The enhanced One Platform covers Europe, the Americas, Asia and Australia (and MENA and Africa will be added). Bremond believes that by streamlining the buying process, it should be possible to ensure that more advertising budget ends up being spent on actual advertising inventory [i.e. maximising working media, as marketers would say]. “We already see lots of interest from buyers for a global audience within a quality environment,” he confirms. “Lots of brands have been saying this is exactly what they have in mind.”

One Platform already existed before June, as did NBCUniversal’s commitment to enabling global buying (alongside national and local/regional). The big change is the sharper international focus, new partners and the potential for much greater scale. FreeWheel provides technical smarts including marketplace technology that allows broadcasters to list the inventory they are willing to sell (which is matched to demand), inventory management, ad decisioning and programmatic capabilities.

Bremond believes this has to be a multi-broadcaster (and multi premium publisher) collaboration to achieve the audience reach and inventory scale needed – nobody could do it alone, including NBCUniversal. While key markets have one named broadcast partner currently, there is no exclusivity on this platform, so there could eventually be multiple broadcasters involved in any given market.

The expanded global marketplace has been operating since October, with campaigns running through it, but it is currently in pre-launch phase while testing and integrations continue. In addition to connected TV and multiscreen inventory, the platform supports addressable linear TV buys, but not standard linear (broadcast) television. Inventory can be acquired via direct buys or programmatically. With some exceptions, buyers will buy an audience rather than a network or show.

The expanded One Platform global marketplace is designed so the broadcast partners do not simply receive requests for inventory contributions to a campaign that was sold by someone else. They can also sell a global campaign and initiate its execution through the platform. “This is a two-way marketplace – [all] broadcasters can be the originating point,” Bremond emphasises.

Wherever the sale originates, the request for global audience/inventory is communicated to the partner media owners, who decide what they want to offer (and whether they offer guaranteed spots or remnant {unsold} inventory, for instance). The media owners can set their own rules on the advertising that is placed within their inventory, so can avoid a given category of advertising or ensure exclusivity for a car manufacturer that is already in their ad break, for example.

Only inventory that is available for a campaign is surfaced, with the FreeWheel technology providing visibility into what can be offered to the global advertiser (or their media agency). The One Platform marketplace will forecast audience reach based on inventory it expects to be available. A key technology enabler is the harmonisation of audience definitions.
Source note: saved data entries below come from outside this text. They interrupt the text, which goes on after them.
Source: an optimization exercise on an open RTL-to-GDS flow (aim: small area). Production flows keep margins and buffers that such runs may drop.
In this exercise RTL edits were held to simulation tests only and were not proved equivalent to the original.
Power and IR drop assume default switching activity.

==> flow/design.v <==
module bb_aoi222 (
    input  wire [2:0] a,
    input  wire [2:0] s,
    output wire       y
);
    assign y = ~((a[0] & s[0]) | (a[1] & s[1]) | (a[2] & s[2]));
endmodule
module bb_nor2 (
    input  wire a,
    input  wire b,
    output wire y
);
    assign y = ~(a | b);
endmodule
module bb_aoi22 (
    input  wire [1:0] a,
    input  wire [1:0] s,
    output wire       y
);
    assign y = ~((a[0] & s[0]) | (a[1] & s[1]));
endmodule
module bb_nand2 (
    input  wire a,
    input  wire b,
    output wire y
);
    assign y = ~(a & b);
endmodule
The marketplace aggregates all the inventory offered from different broadcasters (or premium streamers) to meet the campaign objectives.

Rising tide

At launch, NBCUniversal said it was looking to enhance the premium video ecosystem “and build the foundation for greater industry advancement and collaboration at an international level across data and identity, activation and automation, ad innovation and measurement.”
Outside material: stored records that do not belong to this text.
Context: an optimization exercise on an open-source flow, tuned for small area and few clock cycles. The choices shown serve that exercise and are no tape-out recipe. Function was checked by simulation only, so behaviour that the tests miss may differ from the original. Power and IR drop assume default switching activity.

`flow/design.v`:
```
module bms_frame_byte (
    input  wire [2:0]  seg,        
    input  wire [2:0]  ch,         
    input  wire        half,       
    input  wire        soi_sel,
    input  wire [7:0]  addr,
    input  wire [7:0]  cid2,
    input  wire        has_info,
    input  wire [15:0] info,
    input  wire        len_dbl,
    input  wire        chk_dbl,
    input  wire [15:0] csum,
    output reg  [7:0]  byte_out,
    output wire        dbl
);
    function [7:0] hexchar;
        input [3:0] n;
        hexchar = (n < 4'd10) ? (8'h30 + {4'd0, n}) : (8'h37 + {4'd0, n});
    endfunction
    function [3:0] nib4;
        input [15:0] v;
        input [1:0]  k;
        case (k)
            2'd0: nib4 = v[15:12];
            2'd1: nib4 = v[11:8];
            2'd2: nib4 = v[7:4];
            default: nib4 = v[3:0];
        endcase
    endfunction
    localparam [15:0] LENGTH_VAL = 16'hE002;
    reg [3:0] nib;
    always @(*) begin
        case (seg)
            3'd1: case (ch)
                3'd0, 3'd1: nib = 4'h2;
                3'd2: nib = addr[7:4];
                3'd3: nib = addr[3:0];
                3'd4: nib = 4'h4;
                3'd5: nib = 4'h6;
                3'd6: nib = cid2[7:4];
                default: nib = cid2[3:0];
            endcase
            3'd2: nib = has_info ? nib4(LENGTH_VAL, ch[1:0]) : 4'h0;
            3'd3: nib = nib4(info, ch[1:0]);
            default: nib = nib4(csum, ch[1:0]);
        endcase
    end
    assign dbl = ((seg == 3'd2) && has_info && len_dbl) ||
                 ((seg == 3'd3) && len_dbl) ||
                 ((seg == 3'd4) && chk_dbl);
    wire [7:0] chr = hexchar(nib);
    always @(*) begin
        if (seg == 3'd0)
            byte_out = soi_sel ? 8'h7E : 8'h3E;
        else if (seg == 3'd5)
            byte_out = 8'h0D;
        else if (dbl)
            byte_out = half ? hexchar(chr[3:0]) : hexchar(chr[7:4]);
        else
            byte_out = chr;
    end
endmodule
module bms_codec (
    input  wire        clk,
    input  wire        rst,
    input  wire        req_valid,
    output wire        req_ready,
    input  wire [31:0] req_word,
    input  wire        din_valid,
    output wire        din_ready,
    input  wire [7:0]  din_byte,
    output wire        rsp_valid,
    output wire [3:0]  rsp_status,
    output wire [31:0] rsp_value,
    output wire        rsd_valid,
    output wire [7:0]  rsd_byte,
    output wire        tx_valid,
    output wire [7:0]  tx_byte,
    output wire        rxf_valid,
    output wire [7:0]  rxf_byte
);
    localparam [7:0] PROTO_VER    = 8'h22;
    localparam [7:0] CID2_TIME    = 8'h4D;
    localparam [7:0] CID2_PVER    = 8'h4F;
    localparam [7:0] CID2_DADDR   = 8'h50;
    localparam [7:0] CID2_MANUF   = 8'h51;
    localparam [7:0] CID2_ANALOG0 = 8'h42;
    localparam [7:0] CID2_ANALOG1 = 8'h43;
    localparam [15:0] ANALOG_INFO = 16'h00FF;
    localparam [2:0] ST_OK        = 3'h0;
    localparam [2:0] ST_LEN_OVF   = 3'h1;
    localparam [2:0] ST_ZERO_CHK  = 3'h3;
    localparam [2:0] ST_MALFORMED = 3'h4;
    localparam [2:0] ST_BAD_VER   = 3'h5;
    localparam [2:0] ST_ILLEGAL   = 3'h6;
    localparam [2:0] ST_CAP_FAULT = 3'h7;
    localparam [3:0] K_LCHK = 4'd8;     
    localparam [3:0] K_CFGR = 4'd9;     
    localparam [3:0] K_PCHK = 4'd10;    
    localparam [3:0] K_ENC  = 4'd11;    
    localparam [3:0] K_RXF  = 4'd12;    
    localparam [3:0] K_PEEK = 4'd13;    
    localparam [1:0] M_DRAIN = 2'd0;
    localparam [1:0] M_PCHK  = 2'd1;
    localparam [1:0] M_PUSH  = 2'd2;
    localparam integer LSW = 3;
    localparam integer LSR = 2;
    reg  [7:0]  cfg_addr;
    reg         cfg_soi_sel;
    reg         cfg_len_dbl;
    reg         cfg_chk_dbl;
    reg         fault;
    reg  [511:0] ring;
    reg  [5:0]  rd;
    reg  [6:0]  rx_len;
    reg         rx_b0ok;      
    reg         rx_b1ok;      
    reg         rx_last0d;    
    reg  [3:0]  q_v;
    reg  [3:0]  q_kind [0:3];
    reg  [1:0]  q_rp, q_wp;
    reg  [3:0]  lchk_val;
    reg  [6:0]  rxf_len;
    reg  [6:0]  peek_len;
    reg         ie_busy;
    reg  [1:0]  ie_mode;
    reg  [15:0] ie_cnt;
    reg  [15:0] psum;         
    reg  [24:0] enc_req;
    reg         enc_cmd;
    reg  [5:0]  o_idx;
    reg  [2:0]  o_seg;
    reg  [2:0]  o_ch;
    reg         o_half;
    reg  [10:0] o_sum;        
    wire [1:0] h       = q_rp;
    wire [1:0] ie_slot = q_wp - 2'd1;    
    wire [3:0] h_kind = q_kind[h];
    wire       h_go   = q_v[h] && !(ie_busy && ie_slot == h);
    reg pend_enc, pend_cfgr, pend_pchk, pend_lchk, pend_peek, pend_rxf;
    wire pend_cfgrd = pend_cfgr || pend_enc;
    wire h_rxf = q_v[h] && (h_kind == K_RXF);
    wire [6:0] len_w  = rx_len + 7'd1;
    wire       b0_w   = (rx_len == 7'd0) ? (din_byte == 8'h3E || din_byte == 8'h7E) : rx_b0ok;
    wire       b1_w   = (rx_len == 7'd1) ? (din_byte == PROTO_VER) : rx_b1ok;
    wire       last_w = (din_byte == 8'h0D);
    function [2:0] vstat;
        input [6:0] len;
        input b0, b1, last;
        if (len < 7'd3 || !b0)  vstat = ST_MALFORMED;
        else if (!b1)           vstat = ST_BAD_VER;
        else if (!last)         vstat = ST_MALFORMED;
        else                    vstat = ST_OK;
    endfunction
    wire [2:0] st_w      = vstat(len_w, b0_w, b1_w, last_w);
    wire       deliver_w = (st_w == ST_OK);
    wire       cnt_one   = (ie_cnt == 16'd1);
    wire wr_ok = !(pend_rxf && (!h_rxf || rx_len[5:0] > o_idx || (cnt_one && deliver_w)));
    wire       rebase = (rx_len == 7'd0) && !pend_rxf;
    wire [5:0] wdel   = rd + 6'd1 - rx_len[5:0];         
    wire [5:0] wdel1  = wdel - 6'd1;
    wire       w_al   = rebase || (wdel1[LSW-1:0] == 0);
    wire [5:0] wport  = rebase ? 6'd1 : wdel;
    assign din_ready = ie_busy && (ie_mode != M_PUSH || (wr_ok && w_al));
    wire din_fire = din_valid && din_ready;
    wire ie_last  = din_fire && cnt_one;
    wire wr       = din_fire && (ie_mode == M_PUSH);
    wire [6:0] rx_len1  = !wr ? rx_len : (ie_last && deliver_w) ? 7'd0 : len_w;
    wire       b0_1     = wr ? b0_w   : rx_b0ok;
    wire       b1_1     = wr ? b1_w   : rx_b1ok;
    wire       last_1   = wr ? last_w : rx_last0d;
    wire       rxf_1    = pend_rxf || (wr && ie_last && deliver_w);
    wire [3:0]  op   = req_word[31:28];
    wire [15:0] n16  = req_word[15:0];
    wire        has_data = (op == 4'h6) || (op == 4'h7);
    wire        n_zero   = (n16 == 16'd0);
    reg legal;
    always @(*) begin
        case (op)
            4'h1: legal = (req_word[27:11] == 17'd0);
            4'h2: legal = (req_word[27:0] == 28'd0);
            4'h3: legal = req_word[24] ? (req_word[27:25] == 3'd0)
                                       : (req_word[27:24] == 4'd0 && req_word[15:0] == 16'd0);
            4'h4: legal = (req_word[27:4] == 24'd0) && (req_word[3:0] <= 4'h5);
            4'h5: legal = (req_word[27:16] == 12'd0);
            4'h6: legal = (req_word[27:16] == 12'd0);
            4'h7: legal = (req_word[27:16] == 12'd0);
            4'h8: legal = (req_word[27:0] == 28'd0);
            default: legal = 1'b0;
        endcase
    end
    reg  [7:0]  cmd_cid2;
    always @(*) begin
        case (enc_req[2:0])
            3'd0: cmd_cid2 = CID2_TIME;
            3'd1: cmd_cid2 = CID2_PVER;
            3'd2: cmd_cid2 = CID2_DADDR;
            3'd3: cmd_cid2 = CID2_MANUF;
            3'd4: cmd_cid2 = CID2_ANALOG0;
            default: cmd_cid2 = CID2_ANALOG1;
        endcase
    end
    wire cmd_has_info = (enc_req[2:0] == 3'd4) || (enc_req[2:0] == 3'd5);
    wire [7:0]  enc_cid2     = enc_cmd ? cmd_cid2 : enc_req[23:16];
    wire        enc_has_info = enc_cmd ? cmd_has_info : enc_req[24];
    wire [15:0] enc_info     = enc_cmd ? ANALOG_INFO : enc_req[15:0];
    wire [5:0] lsum = {2'd0, n16[11:8]} + {2'd0, n16[7:4]} + {2'd0, n16[3:0]};
    wire [3:0] lchk = (~lsum[3:0]) + 4'd1;
    wire       ovf    = (n16[15:7] != 9'd0) || ({1'b0, rx_len1} + {1'b0, n16[6:0]} > 8'd64);
    wire [2:0] st_0   = vstat(rx_len1, b0_1, b1_1, last_1);
    wire stall = ((op == 4'h1) && pend_cfgrd) ||
                 ((op == 4'h3 || op == 4'h4) && pend_enc) ||
                 ((op == 4'h5) && pend_lchk) ||
                 ((op == 4'h6) && pend_pchk) ||
                 ((op == 4'h7) && n_zero && rxf_1) ||
                 ((op == 4'h8) && pend_peek) ||
                 ((op == 4'h2) && pend_cfgr);
    wire ie_free = !ie_busy || ie_last;
    assign req_ready = ie_free && !q_v[q_wp] && !stall;
    wire req_fire = req_valid && req_ready;
    wire [7:0] enc_byte;
    wire       enc_dbl;
    bms_frame_byte u_frame (
        .seg      (o_seg),
        .ch       (o_ch),
        .half     (o_half),
        .soi_sel  (cfg_soi_sel),
        .addr     (cfg_addr),
        .cid2     (enc_cid2),
        .has_info (enc_has_info),
        .info     (enc_info),
        .len_dbl  (cfg_len_dbl),
        .chk_dbl  (cfg_chk_dbl),
        .csum     ({5'b11111, o_sum}),
        .byte_out (enc_byte),
        .dbl      (enc_dbl)
    );
    wire [5:0] flen = 6'd18 + (enc_has_info ? (cfg_len_dbl ? 6'd12 : 6'd4) : 6'd0)
                            + (cfg_chk_dbl ? 6'd4 : 6'd0);
    wire is_enc  = (h_kind == K_ENC);
    wire is_rxf  = (h_kind == K_RXF);
    wire is_peek = (h_kind == K_PEEK);
    wire [6:0] b_len = is_peek ? peek_len : rxf_len;
    wire buf_last  = ({1'b0, o_idx} + 7'd1 == b_len);
    wire buf_empty = (peek_len == 7'd0);
    wire [5:0] rdel = rd - o_idx;                         
    wire       r_al = (rdel[LSR-1:0] == 0);
    wire [7:0] buf_byte = ring[{rdel[5:LSR], {LSR{1'b0}}}*8 +: 8];
    assign tx_valid  = h_go && is_enc;
    assign rxf_valid = h_go && is_rxf && r_al;
    assign rsd_valid = h_go && is_peek && !buf_empty && r_al;
    assign rsp_valid = h_go && (is_enc  ? (o_seg == 3'd5) :
                                is_rxf  ? (r_al && buf_last) :
                                is_peek ? (buf_empty || (r_al && buf_last)) : 1'b1);
    assign tx_byte  = enc_byte;
    assign rxf_byte = buf_byte;
    assign rsd_byte = buf_byte;
    reg [2:0]  r_st;
    reg [15:0] r_val;
    always @(*) begin
        r_st  = h_kind[3] ? ST_OK : h_kind[2:0];
        r_val = 16'd0;
        case (h_kind)
            K_LCHK: r_val = {12'd0, lchk_val};
            K_CFGR: r_val = {5'd0, cfg_chk_dbl, cfg_len_dbl, cfg_soi_sel, cfg_addr};
            K_PCHK: begin r_st = (psum == 16'd0) ? ST_ZERO_CHK : ST_OK; r_val = psum; end
            K_ENC:  r_val = {10'd0, flen};
            K_RXF:  r_val = 16'd1;
            K_PEEK: r_val = {9'd0, peek_len};
            default: ;
        endcase
    end
    assign rsp_status = {1'b0, r_st};
    assign rsp_value  = {16'd0, r_val};
    wire [2:0] seg_lastch = (o_seg == 3'd1) ? 3'd7 : (o_seg == 3'd0 || o_seg == 3'd5) ? 3'd0 : 3'd3;
    integer j;
    always @(posedge clk) begin
        for (j = 0; j < 64; j = j + 1) begin
            if (((j - 1) % (1 << LSW)) == 0 && wr && wport == j)
                ring[8*j +: 8] <= din_byte;
            else
                ring[8*j +: 8] <= ring[8*((j + 63) % 64) +: 8];
        end
    end
    always @(posedge clk) begin
        if (rst)
            rd <= 6'd0;
        else if (wr && rebase)
            rd <= 6'd1;
        else
            rd <= rd + 6'd1;
    end
    wire acc_ok   = req_fire && !fault && legal;
    wire pop      = h_go && rsp_valid;
    wire new_rxf  = (ie_last && ie_mode == M_PUSH && deliver_w) ||
                    (acc_ok && op == 4'h7 && n_zero && !ovf && rx_len1 != 7'd0 && st_0 == ST_OK);
    always @(posedge clk) begin
        if (rst) begin
            pend_enc  <= 1'b0;
            pend_cfgr <= 1'b0;
            pend_pchk <= 1'b0;
            pend_lchk <= 1'b0;
            pend_peek <= 1'b0;
            pend_rxf  <= 1'b0;
        end else begin
            if (acc_ok && (op == 4'h3 || op == 4'h4))        pend_enc  <= 1'b1;
            else if (pop && h_kind == K_ENC)                 pend_enc  <= 1'b0;
            if (acc_ok && op == 4'h2)                        pend_cfgr <= 1'b1;
            else if (pop && h_kind == K_CFGR)                pend_cfgr <= 1'b0;
            if (acc_ok && op == 4'h6 && !n_zero)             pend_pchk <= 1'b1;
            else if (pop && h_kind == K_PCHK)                pend_pchk <= 1'b0;
            if (acc_ok && op == 4'h5 && n16[15:12] == 4'd0)  pend_lchk <= 1'b1;
            else if (pop && h_kind == K_LCHK)                pend_lchk <= 1'b0;
            if (acc_ok && op == 4'h8)                        pend_peek <= 1'b1;
            else if (pop && h_kind == K_PEEK)                pend_peek <= 1'b0;
            if (new_rxf)                                     pend_rxf  <= 1'b1;
            else if (pop && h_kind == K_RXF)                 pend_rxf  <= 1'b0;
        end
    end
    always @(posedge clk) begin
        if (rst) begin
            cfg_addr    <= 8'h01;
            cfg_soi_sel <= 1'b0;
            cfg_len_dbl <= 1'b0;
            cfg_chk_dbl <= 1'b0;
            fault       <= 1'b0;
            rx_len      <= 7'd0;
            q_v         <= 4'd0;
            q_rp        <= 2'd0;
            q_wp        <= 2'd0;
            ie_busy     <= 1'b0;
            o_idx       <= 6'd0;
            o_seg       <= 3'd0;
            o_ch        <= 3'd0;
            o_half      <= 1'b0;
        end else begin
            if (din_fire) begin
                ie_cnt <= ie_cnt - 16'd1;
                if (ie_mode == M_PCHK)
                    psum <= psum - {8'd0, din_byte};
                if (wr) begin
                    rx_len    <= rx_len1;
                    rx_b0ok   <= b0_w;
                    rx_b1ok   <= b1_w;
                    rx_last0d <= last_w;
                end
                if (cnt_one) begin
                    ie_busy <= 1'b0;
                    if (ie_mode == M_PUSH) begin
                        q_kind[ie_slot] <= deliver_w ? K_RXF : {1'b0, st_w};
                        if (deliver_w)
                            rxf_len <= len_w;
                    end
                end
            end
            if (req_fire) begin
                q_v[q_wp]    <= 1'b1;
                q_kind[q_wp] <= {1'b0, ST_OK};
                q_wp         <= q_wp + 2'd1;
                ie_cnt       <= n16;
                ie_mode      <= M_DRAIN;
                if (fault || !legal) begin
                    q_kind[q_wp] <= {1'b0, fault ? ST_CAP_FAULT : ST_ILLEGAL};
                    if (has_data && !n_zero)
                        ie_busy <= 1'b1;
                end else begin
                    case (op)
                    4'h1: begin  
                        cfg_addr    <= req_word[7:0];
                        cfg_soi_sel <= req_word[8];
                        cfg_len_dbl <= req_word[9];
                        cfg_chk_dbl <= req_word[10];
                    end
                    4'h2: q_kind[q_wp] <= K_CFGR;
                    4'h3, 4'h4: begin  
                        q_kind[q_wp] <= K_ENC;
                        enc_req      <= req_word[24:0];
                        enc_cmd      <= op[2];
                    end
                    4'h5: begin  
                        if (n16[15:12] != 4'd0) begin
                            q_kind[q_wp] <= {1'b0, ST_LEN_OVF};
                        end else begin
                            q_kind[q_wp] <= K_LCHK;
                            lchk_val     <= lchk;
                        end
                    end
                    4'h6: begin  
                        if (n_zero) begin
                            q_kind[q_wp] <= {1'b0, ST_ZERO_CHK};
                        end else begin
                            q_kind[q_wp] <= K_PCHK;
                            ie_busy      <= 1'b1;
                            ie_mode      <= M_PCHK;
                            psum         <= 16'd0;
                        end
                    end
                    4'h7: begin  
                        if (ovf) begin
                            fault        <= 1'b1;
                            q_kind[q_wp] <= {1'b0, ST_CAP_FAULT};
                            if (!n_zero)
                                ie_busy <= 1'b1;
                        end else if (!n_zero) begin
                            ie_busy <= 1'b1;
                            ie_mode <= M_PUSH;
                        end else if (rx_len1 != 7'd0) begin
                            if (st_0 == ST_OK) begin
                                q_kind[q_wp] <= K_RXF;
                                rxf_len      <= rx_len1;
                                rx_len       <= 7'd0;
                            end else begin
                                q_kind[q_wp] <= {1'b0, st_0};
                            end
                        end
                    end
                    default: begin  
                        q_kind[q_wp] <= K_PEEK;
                        peek_len     <= rx_len1;
                    end
                    endcase
                end
            end
            if (h_go) begin
                if (rsp_valid) begin
                    q_v[h] <= 1'b0;
                    q_rp   <= q_rp + 2'd1;
                    o_idx  <= 6'd0;
                end else if (!is_enc && r_al) begin
                    o_idx  <= o_idx + 6'd1;
                end
                if (is_enc) begin
                    if (o_seg == 3'd0)
                        o_sum <= 11'd0;
                    else if (o_seg != 3'd4 && o_seg != 3'd5)
                        o_sum <= o_sum - {3'd0, enc_byte};
                    if (enc_dbl && !o_half) begin
                        o_half <= 1'b1;
                    end else begin
                        o_half <= 1'b0;
                        if (o_ch == seg_lastch) begin
                            o_ch <= 3'd0;
                            case (o_seg)
                                3'd2:    o_seg <= enc_has_info ? 3'd3 : 3'd4;
                                3'd5:    o_seg <= 3'd0;
                                default: o_seg <= o_seg + 3'd1;
                            endcase
                        end else begin
                            o_ch <= o_ch + 3'd1;
                        end
                    end
                end
            end
        end
    end
endmodule
```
Bremond believes that existing multi-broadcaster pan-regional [e.g. pan-European] sales collaborations can co-exist with the new One Platform solution, and so too can national-level shared multi-broadcaster planning/buying platforms. These could be connected into the larger marketplace, he says.
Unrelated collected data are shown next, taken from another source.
Source: an optimization exercise on an open RTL-to-GDS flow (aim: small area, a short achievable clock period and few clock cycles). Production flows keep margins and buffers that such runs may drop. In this exercise RTL edits were held to simulation tests only and were not proved equivalent to the original. Power figures rest on the tool's default switching activity, not on a simulated workload.

$ cat design/flow/run.sh
#!/bin/bash
# synth_recipe.tcl (not shown) runs the flow's synth.tcl, then flattens the netlist and writes it again
# the make line also repeats each setting of config.mk as NAME=value (left out here)
make -C /OpenROAD-flow-scripts/flow DESIGN_CONFIG=/design/flow/config.mk WORK_HOME=/design/flow/orfs CLKGATE_MAP_FILE= SYNTH_SCRIPT=/design/flow/synth_recipe.tcl finish
$ cat design/flow/config.mk
export PLATFORM = sky130hd
export DESIGN_NAME = scc_expgain
export DESIGN_NICKNAME = scc_expgain
export VERILOG_FILES = /design/flow/design.v
export SDC_FILE = /design/flow/constraint.sdc
export NUM_CORES = 4
export LEC_CHECK = 0
export CAP_MARGIN = 20
export CORE_AREA = 5 5 185 185
export DIE_AREA = 0 0 190 190
export SLEW_MARGIN = 20
$ cat design/flow/constraint.sdc
create_clock -name core_clock -period 8.0 [get_ports {clk}]
set_input_delay 1.6000 -clock core_clock [delete_from_list [all_inputs] [get_ports {clk}]]
set_output_delay 1.6000 -clock core_clock [all_outputs]
set_load 0.01 [all_outputs]
From an optimization exercise on the open Yosys and OpenROAD flow, aimed at a short achievable clock period and few clock cycles; shortcuts taken in it are not production practice.
Function was checked by simulation only, so behaviour that the tests miss may differ from the original.
Power figures rest on the tool's default switching activity, not on a simulated workload.

--- flow/constraint.sdc ---
create_clock -name core_clock -period 13.0 [get_ports {clk}]
set_input_delay 2.6000 -clock core_clock [delete_from_list [all_inputs] [get_ports {clk}]]
set_output_delay 2.6000 -clock core_clock [all_outputs]
set_load 0.01 [all_outputs]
Talking about the One Platform global marketplace generally, he says: “The idea is that a rising tide lifts all boats.” The focus today is on launch, but Bremond infers that once proven, the platform could become even more open, as seen with other joint industry initiatives that were initially driven from a single television group.

He believes the ad-supported television industry can use collaboration to become more competitive against digital (non-TV) giants – with results that benefit TV funding economics.